**TASK OBJECTIVE**
Using the records below, repeat exactly the lines from the one holding "skew_ns = 0.0144" through the one holding "hold-path-endpoint = u_trk/cap_addr[8]", both ends included, and no others.

[Collected data]
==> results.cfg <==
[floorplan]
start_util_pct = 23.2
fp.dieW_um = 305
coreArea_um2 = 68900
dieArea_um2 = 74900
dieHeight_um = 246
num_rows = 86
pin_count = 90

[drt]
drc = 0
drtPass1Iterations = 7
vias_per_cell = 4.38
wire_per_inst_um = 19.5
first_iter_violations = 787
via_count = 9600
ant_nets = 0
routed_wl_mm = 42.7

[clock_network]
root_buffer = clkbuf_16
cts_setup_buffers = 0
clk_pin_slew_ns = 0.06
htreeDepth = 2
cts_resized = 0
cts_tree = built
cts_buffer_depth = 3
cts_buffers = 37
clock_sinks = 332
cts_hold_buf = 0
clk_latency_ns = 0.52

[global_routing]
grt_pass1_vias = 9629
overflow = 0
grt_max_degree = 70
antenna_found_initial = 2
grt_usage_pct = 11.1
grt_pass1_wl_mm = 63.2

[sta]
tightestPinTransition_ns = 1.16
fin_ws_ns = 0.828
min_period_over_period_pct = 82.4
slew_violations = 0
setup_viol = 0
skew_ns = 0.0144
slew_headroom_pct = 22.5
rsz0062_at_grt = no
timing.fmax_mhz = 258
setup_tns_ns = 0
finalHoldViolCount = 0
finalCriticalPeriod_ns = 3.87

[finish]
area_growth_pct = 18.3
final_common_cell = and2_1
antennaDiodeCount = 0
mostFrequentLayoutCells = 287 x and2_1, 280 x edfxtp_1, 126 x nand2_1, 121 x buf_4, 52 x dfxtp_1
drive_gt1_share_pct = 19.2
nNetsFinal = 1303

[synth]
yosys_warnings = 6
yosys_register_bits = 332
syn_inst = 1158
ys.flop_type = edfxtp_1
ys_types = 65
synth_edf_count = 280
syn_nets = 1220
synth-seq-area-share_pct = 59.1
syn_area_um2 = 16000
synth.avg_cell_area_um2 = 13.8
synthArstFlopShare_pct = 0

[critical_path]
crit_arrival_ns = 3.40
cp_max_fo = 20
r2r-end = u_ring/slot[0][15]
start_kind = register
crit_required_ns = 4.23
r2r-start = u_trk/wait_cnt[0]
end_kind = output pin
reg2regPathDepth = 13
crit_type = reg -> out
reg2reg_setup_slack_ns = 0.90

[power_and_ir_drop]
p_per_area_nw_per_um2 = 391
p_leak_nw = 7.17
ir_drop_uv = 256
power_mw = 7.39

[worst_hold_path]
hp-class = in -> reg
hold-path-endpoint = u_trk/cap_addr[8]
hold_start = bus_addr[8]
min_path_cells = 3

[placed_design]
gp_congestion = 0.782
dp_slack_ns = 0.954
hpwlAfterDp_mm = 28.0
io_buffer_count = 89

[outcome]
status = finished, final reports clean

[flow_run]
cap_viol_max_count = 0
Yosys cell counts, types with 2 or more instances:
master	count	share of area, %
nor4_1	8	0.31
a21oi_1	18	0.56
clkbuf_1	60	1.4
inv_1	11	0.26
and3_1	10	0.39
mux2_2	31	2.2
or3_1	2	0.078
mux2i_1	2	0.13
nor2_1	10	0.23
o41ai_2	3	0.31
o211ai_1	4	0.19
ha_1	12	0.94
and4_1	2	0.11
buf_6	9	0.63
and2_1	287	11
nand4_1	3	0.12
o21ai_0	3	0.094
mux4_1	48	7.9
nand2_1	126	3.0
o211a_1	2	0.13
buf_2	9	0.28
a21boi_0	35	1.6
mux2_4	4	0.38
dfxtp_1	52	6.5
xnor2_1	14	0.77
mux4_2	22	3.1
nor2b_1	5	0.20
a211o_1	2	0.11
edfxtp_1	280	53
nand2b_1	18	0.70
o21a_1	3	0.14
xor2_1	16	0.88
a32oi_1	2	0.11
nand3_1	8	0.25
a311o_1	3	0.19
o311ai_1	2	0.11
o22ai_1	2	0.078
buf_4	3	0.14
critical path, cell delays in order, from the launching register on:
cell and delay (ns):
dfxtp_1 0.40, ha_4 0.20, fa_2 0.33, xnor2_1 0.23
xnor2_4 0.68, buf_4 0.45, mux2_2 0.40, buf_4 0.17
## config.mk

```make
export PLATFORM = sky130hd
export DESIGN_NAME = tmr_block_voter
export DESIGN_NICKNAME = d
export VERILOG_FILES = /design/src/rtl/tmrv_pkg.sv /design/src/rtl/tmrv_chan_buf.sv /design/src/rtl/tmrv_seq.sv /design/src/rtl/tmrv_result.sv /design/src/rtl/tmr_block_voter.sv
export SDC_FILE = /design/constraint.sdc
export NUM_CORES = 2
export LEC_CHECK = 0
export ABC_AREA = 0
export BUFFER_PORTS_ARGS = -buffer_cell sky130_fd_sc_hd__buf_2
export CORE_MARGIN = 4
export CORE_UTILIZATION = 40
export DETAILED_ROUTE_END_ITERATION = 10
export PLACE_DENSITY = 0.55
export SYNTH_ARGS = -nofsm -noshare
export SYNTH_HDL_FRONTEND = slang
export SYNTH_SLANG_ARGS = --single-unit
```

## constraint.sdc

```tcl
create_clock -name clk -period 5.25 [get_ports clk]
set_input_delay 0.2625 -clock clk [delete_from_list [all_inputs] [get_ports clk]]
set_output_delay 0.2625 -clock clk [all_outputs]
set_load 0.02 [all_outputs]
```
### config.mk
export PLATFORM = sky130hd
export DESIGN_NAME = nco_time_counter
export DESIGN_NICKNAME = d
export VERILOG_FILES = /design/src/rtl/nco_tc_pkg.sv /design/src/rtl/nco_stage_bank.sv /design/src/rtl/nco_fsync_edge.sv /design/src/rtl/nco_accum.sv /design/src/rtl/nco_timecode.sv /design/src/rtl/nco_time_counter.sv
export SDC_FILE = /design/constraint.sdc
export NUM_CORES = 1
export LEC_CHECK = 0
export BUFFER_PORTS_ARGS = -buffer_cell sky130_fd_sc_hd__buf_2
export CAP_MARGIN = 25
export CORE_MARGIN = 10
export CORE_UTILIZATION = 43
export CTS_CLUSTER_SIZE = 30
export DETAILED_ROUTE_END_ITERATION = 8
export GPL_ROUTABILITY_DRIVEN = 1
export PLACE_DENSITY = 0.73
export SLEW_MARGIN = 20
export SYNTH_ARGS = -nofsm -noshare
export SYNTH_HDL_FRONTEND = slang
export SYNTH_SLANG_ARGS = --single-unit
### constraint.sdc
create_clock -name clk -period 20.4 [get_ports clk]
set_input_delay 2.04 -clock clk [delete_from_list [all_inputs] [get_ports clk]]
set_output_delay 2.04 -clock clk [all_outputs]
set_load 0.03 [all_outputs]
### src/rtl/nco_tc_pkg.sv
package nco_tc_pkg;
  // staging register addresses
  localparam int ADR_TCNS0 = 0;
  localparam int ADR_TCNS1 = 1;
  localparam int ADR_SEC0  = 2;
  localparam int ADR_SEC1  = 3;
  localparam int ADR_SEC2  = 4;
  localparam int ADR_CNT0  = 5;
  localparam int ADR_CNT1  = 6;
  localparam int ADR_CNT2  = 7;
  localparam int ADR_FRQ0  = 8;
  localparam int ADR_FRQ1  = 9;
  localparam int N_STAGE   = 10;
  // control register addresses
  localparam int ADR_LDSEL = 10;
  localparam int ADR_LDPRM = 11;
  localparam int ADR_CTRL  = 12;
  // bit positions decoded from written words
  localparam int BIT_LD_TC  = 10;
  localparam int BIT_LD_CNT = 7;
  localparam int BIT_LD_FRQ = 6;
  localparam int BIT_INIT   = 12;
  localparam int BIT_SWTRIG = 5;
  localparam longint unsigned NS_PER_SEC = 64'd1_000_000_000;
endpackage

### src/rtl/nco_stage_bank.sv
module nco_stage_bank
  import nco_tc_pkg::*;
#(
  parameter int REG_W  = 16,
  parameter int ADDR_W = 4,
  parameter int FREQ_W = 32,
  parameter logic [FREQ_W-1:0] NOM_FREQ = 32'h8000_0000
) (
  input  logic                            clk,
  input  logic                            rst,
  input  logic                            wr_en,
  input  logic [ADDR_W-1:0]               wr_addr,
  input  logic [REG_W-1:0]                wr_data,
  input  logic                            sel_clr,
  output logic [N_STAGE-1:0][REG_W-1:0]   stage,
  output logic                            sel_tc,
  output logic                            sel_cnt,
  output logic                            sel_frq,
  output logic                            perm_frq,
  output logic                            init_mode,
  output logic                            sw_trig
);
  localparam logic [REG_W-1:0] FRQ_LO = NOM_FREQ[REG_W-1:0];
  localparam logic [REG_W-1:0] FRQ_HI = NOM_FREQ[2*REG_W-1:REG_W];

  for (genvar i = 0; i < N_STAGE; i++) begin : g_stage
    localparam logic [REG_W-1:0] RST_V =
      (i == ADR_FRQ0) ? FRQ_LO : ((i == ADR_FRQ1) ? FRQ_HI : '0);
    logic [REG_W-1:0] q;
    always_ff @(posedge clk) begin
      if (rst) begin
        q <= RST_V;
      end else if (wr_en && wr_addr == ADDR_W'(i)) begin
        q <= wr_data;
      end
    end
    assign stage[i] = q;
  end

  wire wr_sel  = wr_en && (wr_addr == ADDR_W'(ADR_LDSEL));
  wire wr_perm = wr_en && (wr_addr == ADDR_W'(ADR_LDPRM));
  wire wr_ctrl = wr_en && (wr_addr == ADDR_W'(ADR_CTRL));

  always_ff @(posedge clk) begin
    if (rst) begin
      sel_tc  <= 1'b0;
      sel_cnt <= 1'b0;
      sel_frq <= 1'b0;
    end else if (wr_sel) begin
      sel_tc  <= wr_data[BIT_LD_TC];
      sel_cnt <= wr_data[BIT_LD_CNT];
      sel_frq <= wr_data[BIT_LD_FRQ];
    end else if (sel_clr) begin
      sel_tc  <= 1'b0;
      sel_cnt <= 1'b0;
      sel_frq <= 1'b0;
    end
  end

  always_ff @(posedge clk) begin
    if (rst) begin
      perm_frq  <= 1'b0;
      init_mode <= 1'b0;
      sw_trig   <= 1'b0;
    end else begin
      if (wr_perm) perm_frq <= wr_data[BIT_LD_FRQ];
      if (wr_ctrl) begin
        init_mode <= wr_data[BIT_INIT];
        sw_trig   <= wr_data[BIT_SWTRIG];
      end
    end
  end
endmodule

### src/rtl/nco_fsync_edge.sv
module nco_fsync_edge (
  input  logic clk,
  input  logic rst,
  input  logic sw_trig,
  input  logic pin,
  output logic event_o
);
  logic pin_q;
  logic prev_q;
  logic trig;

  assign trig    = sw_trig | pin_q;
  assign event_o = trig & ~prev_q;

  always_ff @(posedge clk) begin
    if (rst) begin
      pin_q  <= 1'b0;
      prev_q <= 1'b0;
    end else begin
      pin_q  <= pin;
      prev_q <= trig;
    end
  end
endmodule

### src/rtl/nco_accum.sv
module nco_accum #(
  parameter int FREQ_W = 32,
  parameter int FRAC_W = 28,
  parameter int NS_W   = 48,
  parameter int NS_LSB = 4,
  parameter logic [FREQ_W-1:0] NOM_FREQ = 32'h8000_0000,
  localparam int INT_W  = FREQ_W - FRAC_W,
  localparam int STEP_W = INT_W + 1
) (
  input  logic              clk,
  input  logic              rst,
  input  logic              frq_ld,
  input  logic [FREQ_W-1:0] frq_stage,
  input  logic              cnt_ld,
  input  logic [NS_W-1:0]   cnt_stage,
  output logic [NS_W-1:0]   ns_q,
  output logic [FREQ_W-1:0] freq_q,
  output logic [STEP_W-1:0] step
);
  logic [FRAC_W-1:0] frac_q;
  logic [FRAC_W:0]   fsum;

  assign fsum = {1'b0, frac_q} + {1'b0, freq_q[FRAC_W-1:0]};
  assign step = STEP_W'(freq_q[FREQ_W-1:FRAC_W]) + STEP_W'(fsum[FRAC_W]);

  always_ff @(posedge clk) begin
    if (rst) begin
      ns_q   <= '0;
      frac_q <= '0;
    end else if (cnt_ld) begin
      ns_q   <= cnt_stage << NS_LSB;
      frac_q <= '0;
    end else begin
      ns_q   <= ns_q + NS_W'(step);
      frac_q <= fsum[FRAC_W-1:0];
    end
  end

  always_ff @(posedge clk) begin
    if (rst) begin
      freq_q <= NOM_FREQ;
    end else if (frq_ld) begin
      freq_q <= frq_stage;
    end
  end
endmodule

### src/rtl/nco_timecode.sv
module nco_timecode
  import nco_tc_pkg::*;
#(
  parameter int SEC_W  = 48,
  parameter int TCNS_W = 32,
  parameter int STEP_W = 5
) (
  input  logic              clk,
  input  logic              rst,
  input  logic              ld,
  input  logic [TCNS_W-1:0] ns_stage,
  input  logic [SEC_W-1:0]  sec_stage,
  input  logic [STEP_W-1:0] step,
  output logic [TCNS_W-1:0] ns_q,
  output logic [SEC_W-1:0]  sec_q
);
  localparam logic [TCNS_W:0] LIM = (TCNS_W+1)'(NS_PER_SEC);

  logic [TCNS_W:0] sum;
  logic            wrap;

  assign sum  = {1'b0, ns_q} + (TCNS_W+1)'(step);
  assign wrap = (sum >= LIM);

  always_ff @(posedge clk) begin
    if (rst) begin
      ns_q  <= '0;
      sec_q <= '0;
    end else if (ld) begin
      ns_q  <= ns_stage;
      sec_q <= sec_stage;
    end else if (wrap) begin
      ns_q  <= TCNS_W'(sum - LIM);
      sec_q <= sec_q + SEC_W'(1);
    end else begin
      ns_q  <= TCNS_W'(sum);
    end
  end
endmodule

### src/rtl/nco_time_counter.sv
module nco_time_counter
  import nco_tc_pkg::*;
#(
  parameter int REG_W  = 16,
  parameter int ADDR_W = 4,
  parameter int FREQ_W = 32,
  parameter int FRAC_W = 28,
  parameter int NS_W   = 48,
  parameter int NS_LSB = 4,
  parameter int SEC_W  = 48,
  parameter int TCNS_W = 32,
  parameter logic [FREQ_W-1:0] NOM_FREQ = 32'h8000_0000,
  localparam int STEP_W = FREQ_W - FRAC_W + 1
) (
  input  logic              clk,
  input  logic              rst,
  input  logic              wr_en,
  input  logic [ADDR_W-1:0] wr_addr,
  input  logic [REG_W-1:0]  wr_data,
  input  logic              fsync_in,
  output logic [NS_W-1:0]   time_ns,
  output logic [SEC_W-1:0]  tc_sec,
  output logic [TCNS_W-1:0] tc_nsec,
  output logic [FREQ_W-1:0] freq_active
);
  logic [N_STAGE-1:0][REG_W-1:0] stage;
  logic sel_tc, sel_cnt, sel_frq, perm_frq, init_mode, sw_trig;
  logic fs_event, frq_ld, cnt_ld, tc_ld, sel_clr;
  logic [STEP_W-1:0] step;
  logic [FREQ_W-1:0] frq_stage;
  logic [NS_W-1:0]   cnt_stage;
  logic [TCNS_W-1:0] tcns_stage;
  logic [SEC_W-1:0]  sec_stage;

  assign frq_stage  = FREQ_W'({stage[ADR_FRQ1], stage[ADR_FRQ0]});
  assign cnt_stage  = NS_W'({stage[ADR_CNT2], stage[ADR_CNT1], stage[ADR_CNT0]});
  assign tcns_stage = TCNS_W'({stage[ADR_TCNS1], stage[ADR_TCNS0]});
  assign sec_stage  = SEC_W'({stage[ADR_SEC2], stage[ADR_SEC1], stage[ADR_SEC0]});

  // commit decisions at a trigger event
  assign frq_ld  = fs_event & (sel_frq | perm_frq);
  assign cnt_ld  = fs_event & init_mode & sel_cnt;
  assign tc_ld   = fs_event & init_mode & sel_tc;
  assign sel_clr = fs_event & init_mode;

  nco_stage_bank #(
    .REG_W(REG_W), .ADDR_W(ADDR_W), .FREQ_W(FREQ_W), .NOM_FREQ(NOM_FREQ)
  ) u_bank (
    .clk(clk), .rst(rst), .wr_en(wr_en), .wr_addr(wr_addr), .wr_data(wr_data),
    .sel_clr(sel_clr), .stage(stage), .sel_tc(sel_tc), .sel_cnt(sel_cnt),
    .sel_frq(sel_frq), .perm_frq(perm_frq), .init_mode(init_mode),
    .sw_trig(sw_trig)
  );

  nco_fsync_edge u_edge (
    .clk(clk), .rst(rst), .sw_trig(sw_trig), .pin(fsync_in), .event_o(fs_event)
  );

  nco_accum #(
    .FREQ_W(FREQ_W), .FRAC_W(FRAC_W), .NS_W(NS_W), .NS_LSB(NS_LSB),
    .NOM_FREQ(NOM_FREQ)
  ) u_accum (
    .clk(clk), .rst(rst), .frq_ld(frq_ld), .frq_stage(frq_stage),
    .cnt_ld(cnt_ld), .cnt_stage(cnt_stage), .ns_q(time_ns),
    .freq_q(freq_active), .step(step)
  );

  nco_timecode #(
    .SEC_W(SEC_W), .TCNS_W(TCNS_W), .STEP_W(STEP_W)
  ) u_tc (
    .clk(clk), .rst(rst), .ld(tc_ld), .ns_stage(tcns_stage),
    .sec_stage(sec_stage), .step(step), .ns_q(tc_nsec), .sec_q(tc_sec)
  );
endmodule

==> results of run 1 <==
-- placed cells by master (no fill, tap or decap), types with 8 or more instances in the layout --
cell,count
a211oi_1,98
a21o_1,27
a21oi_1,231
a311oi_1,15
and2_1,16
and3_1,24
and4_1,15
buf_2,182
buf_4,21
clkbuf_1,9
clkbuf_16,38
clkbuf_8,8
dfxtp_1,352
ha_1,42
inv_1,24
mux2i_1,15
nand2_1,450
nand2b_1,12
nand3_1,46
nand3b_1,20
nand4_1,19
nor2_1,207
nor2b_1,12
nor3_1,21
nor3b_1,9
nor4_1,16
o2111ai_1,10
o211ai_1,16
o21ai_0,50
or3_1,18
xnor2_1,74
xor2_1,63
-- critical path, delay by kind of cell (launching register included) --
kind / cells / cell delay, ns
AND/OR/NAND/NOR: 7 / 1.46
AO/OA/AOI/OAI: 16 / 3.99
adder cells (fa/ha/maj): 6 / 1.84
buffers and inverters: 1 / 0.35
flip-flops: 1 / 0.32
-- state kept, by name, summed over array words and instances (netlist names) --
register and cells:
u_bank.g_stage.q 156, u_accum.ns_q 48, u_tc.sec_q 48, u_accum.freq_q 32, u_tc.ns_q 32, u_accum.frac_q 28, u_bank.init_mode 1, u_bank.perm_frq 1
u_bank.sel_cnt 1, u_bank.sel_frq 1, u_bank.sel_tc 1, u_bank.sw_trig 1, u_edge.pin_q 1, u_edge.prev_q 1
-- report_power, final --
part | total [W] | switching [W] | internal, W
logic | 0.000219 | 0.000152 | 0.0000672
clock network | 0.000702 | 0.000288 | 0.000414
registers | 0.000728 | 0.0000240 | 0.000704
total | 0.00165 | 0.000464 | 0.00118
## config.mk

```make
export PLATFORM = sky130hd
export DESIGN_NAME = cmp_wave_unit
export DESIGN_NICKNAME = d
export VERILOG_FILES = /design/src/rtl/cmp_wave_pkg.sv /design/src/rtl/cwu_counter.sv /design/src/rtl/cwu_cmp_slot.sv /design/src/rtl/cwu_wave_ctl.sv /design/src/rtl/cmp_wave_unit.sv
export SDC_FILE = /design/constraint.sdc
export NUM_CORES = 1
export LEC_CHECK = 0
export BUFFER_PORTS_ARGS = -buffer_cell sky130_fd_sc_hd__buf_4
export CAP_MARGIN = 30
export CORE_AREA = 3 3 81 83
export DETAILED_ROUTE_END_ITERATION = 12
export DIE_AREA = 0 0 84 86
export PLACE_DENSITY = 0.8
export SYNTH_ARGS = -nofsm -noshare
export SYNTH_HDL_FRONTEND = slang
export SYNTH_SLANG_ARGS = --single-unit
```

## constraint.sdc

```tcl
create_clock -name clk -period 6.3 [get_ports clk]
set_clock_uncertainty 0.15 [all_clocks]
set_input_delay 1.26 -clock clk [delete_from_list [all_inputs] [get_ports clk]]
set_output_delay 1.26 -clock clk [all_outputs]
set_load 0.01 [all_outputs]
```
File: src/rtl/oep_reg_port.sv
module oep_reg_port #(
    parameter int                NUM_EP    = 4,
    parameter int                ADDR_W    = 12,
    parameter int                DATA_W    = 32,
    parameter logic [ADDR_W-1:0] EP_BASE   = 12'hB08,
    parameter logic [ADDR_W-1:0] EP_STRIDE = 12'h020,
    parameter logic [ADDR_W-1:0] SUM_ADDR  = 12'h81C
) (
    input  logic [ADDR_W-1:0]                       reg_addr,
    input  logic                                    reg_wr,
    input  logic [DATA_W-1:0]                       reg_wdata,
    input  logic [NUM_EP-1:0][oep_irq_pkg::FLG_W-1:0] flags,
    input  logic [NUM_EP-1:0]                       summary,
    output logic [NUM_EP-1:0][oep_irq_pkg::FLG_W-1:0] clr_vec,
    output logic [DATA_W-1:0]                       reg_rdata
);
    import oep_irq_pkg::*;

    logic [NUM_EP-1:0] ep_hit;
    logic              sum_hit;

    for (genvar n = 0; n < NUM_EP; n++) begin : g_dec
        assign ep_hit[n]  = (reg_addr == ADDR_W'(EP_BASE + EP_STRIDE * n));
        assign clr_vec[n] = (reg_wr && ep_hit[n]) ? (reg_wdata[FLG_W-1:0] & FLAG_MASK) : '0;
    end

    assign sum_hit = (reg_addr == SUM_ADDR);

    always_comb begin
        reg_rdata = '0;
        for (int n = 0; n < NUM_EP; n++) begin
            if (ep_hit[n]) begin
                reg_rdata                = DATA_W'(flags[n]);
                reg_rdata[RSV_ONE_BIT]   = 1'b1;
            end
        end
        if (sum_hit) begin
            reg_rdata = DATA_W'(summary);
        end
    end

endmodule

**TASK ANSWER**
skew_ns = 0.0144
slew_headroom_pct = 22.5
rsz0062_at_grt = no
timing.fmax_mhz = 258
setup_tns_ns = 0
finalHoldViolCount = 0
finalCriticalPeriod_ns = 3.87

[finish]
area_growth_pct = 18.3
final_common_cell = and2_1
antennaDiodeCount = 0
mostFrequentLayoutCells = 287 x and2_1, 280 x edfxtp_1, 126 x nand2_1, 121 x buf_4, 52 x dfxtp_1
drive_gt1_share_pct = 19.2
nNetsFinal = 1303

[synth]
yosys_warnings = 6
yosys_register_bits = 332
syn_inst = 1158
ys.flop_type = edfxtp_1
ys_types = 65
synth_edf_count = 280
syn_nets = 1220
synth-seq-area-share_pct = 59.1
syn_area_um2 = 16000
synth.avg_cell_area_um2 = 13.8
synthArstFlopShare_pct = 0

[critical_path]
crit_arrival_ns = 3.40
cp_max_fo = 20
r2r-end = u_ring/slot[0][15]
start_kind = register
crit_required_ns = 4.23
r2r-start = u_trk/wait_cnt[0]
end_kind = output pin
reg2regPathDepth = 13
crit_type = reg -> out
reg2reg_setup_slack_ns = 0.90

[power_and_ir_drop]
p_per_area_nw_per_um2 = 391
p_leak_nw = 7.17
ir_drop_uv = 256
power_mw = 7.39

[worst_hold_path]
hp-class = in -> reg
hold-path-endpoint = u_trk/cap_addr[8]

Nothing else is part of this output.